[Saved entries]
[Start of section]
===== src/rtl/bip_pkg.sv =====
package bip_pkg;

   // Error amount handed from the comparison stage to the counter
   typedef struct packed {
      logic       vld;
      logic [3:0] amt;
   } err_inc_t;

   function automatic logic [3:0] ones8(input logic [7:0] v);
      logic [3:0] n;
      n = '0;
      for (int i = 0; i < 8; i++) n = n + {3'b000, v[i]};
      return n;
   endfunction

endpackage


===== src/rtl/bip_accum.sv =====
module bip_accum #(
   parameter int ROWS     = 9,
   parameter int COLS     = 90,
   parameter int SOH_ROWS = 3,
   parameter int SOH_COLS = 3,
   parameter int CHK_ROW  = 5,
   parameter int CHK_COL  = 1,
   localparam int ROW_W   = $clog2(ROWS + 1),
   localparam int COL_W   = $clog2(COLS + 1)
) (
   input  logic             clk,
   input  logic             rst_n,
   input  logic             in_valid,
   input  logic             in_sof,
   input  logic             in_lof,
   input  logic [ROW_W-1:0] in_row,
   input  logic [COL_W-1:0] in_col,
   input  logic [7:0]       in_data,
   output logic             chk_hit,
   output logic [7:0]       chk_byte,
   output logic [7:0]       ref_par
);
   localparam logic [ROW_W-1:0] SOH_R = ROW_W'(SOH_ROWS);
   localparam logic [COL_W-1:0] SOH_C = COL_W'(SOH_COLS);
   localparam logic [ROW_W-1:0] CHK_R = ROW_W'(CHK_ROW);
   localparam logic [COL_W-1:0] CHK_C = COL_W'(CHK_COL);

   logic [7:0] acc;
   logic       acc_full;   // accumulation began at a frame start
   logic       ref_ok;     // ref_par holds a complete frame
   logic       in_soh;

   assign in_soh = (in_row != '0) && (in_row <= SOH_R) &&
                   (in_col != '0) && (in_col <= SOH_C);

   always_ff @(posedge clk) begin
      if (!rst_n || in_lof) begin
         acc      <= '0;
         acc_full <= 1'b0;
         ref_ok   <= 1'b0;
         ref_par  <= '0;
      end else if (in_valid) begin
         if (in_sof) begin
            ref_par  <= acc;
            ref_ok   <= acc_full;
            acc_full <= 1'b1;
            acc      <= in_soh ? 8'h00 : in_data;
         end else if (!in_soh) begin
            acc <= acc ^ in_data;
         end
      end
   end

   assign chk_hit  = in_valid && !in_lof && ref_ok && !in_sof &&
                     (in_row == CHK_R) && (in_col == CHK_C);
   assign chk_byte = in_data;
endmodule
[End of section]
[Start of section]
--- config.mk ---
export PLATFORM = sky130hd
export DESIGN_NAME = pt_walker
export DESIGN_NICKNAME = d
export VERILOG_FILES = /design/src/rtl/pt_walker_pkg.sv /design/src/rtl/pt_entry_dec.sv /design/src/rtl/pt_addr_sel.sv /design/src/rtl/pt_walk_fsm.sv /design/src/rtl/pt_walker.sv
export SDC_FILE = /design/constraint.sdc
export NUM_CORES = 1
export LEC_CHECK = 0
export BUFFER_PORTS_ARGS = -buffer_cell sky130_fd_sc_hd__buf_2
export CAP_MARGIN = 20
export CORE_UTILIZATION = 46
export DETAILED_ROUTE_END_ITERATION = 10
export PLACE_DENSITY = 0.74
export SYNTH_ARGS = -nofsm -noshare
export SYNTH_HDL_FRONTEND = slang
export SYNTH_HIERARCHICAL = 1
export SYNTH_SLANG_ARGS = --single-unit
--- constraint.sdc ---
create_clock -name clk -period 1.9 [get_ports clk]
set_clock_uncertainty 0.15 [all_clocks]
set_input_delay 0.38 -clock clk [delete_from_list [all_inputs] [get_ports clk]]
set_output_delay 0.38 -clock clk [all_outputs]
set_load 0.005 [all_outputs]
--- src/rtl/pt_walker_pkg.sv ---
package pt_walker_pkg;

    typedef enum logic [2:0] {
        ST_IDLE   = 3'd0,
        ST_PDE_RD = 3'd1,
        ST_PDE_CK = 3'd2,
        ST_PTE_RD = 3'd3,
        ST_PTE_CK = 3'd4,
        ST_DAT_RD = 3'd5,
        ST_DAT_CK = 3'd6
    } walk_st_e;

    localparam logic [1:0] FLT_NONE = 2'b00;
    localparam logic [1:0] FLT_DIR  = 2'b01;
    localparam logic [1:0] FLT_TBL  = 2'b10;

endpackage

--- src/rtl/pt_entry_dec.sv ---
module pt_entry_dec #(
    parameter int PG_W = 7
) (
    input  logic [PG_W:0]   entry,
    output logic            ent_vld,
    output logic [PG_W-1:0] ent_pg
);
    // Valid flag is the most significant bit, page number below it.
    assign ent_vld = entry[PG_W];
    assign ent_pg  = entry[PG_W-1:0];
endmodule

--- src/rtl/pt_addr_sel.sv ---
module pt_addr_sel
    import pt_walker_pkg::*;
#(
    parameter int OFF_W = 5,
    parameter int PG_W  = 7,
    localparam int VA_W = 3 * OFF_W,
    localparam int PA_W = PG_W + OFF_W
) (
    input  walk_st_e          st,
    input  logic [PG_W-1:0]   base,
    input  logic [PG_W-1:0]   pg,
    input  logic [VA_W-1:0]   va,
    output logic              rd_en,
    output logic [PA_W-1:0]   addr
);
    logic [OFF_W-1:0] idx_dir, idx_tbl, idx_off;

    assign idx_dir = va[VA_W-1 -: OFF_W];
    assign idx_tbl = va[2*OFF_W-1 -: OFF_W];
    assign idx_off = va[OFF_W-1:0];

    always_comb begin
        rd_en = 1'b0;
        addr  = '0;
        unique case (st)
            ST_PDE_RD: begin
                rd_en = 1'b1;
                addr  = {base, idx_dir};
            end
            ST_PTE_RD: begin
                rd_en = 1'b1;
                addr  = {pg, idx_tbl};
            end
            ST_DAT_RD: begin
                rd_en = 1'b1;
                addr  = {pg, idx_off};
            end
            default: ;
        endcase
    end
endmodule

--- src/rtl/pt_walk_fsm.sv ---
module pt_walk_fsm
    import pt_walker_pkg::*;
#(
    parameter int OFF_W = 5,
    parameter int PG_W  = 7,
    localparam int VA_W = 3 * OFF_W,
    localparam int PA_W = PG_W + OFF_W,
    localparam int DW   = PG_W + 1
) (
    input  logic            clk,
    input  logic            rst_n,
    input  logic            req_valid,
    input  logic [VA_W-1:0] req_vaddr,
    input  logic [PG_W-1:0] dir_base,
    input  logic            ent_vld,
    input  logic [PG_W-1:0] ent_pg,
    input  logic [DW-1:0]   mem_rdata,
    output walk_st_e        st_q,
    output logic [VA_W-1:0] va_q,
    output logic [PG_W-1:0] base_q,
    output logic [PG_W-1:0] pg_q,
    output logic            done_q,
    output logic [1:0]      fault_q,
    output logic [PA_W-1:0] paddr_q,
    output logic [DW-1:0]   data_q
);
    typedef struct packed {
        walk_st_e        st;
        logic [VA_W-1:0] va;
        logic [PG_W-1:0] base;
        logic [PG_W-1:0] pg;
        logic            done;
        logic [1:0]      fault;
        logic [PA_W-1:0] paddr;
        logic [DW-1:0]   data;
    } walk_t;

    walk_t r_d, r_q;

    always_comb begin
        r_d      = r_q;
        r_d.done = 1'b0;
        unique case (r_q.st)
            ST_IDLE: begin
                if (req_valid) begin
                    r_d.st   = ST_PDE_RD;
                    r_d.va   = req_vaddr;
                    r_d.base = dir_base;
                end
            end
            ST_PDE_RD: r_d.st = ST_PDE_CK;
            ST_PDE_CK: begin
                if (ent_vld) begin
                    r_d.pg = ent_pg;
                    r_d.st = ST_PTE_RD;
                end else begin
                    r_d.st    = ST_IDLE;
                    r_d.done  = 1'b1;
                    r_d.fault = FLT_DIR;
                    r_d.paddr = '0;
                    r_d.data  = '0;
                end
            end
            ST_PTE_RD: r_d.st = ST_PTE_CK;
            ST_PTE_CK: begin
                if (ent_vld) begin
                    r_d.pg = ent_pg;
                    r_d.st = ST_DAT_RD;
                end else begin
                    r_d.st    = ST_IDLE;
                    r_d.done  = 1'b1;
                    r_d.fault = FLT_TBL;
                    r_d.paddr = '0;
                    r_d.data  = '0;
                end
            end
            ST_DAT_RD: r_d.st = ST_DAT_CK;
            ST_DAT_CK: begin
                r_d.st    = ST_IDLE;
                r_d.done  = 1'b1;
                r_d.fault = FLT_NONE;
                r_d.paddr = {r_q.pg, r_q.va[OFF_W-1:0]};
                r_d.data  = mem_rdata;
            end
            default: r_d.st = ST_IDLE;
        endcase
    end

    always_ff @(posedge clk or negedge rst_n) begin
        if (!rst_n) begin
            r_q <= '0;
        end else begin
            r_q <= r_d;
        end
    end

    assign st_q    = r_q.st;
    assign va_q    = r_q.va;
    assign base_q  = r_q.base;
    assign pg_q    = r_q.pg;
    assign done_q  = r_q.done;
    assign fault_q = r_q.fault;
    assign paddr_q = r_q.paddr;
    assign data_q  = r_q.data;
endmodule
[End of section]
Would you retype the lines above from the one with "logic [VA_W-1:0] va;" down to the one with "unique case (r_q.st)", word for word, both ends included and no other lines?

TASK SOLUTION:
        logic [VA_W-1:0] va;
        logic [PG_W-1:0] base;
        logic [PG_W-1:0] pg;
        logic            done;
        logic [1:0]      fault;
        logic [PA_W-1:0] paddr;
        logic [DW-1:0]   data;
    } walk_t;

    walk_t r_d, r_q;

    always_comb begin
        r_d      = r_q;
        r_d.done = 1'b0;
        unique case (r_q.st)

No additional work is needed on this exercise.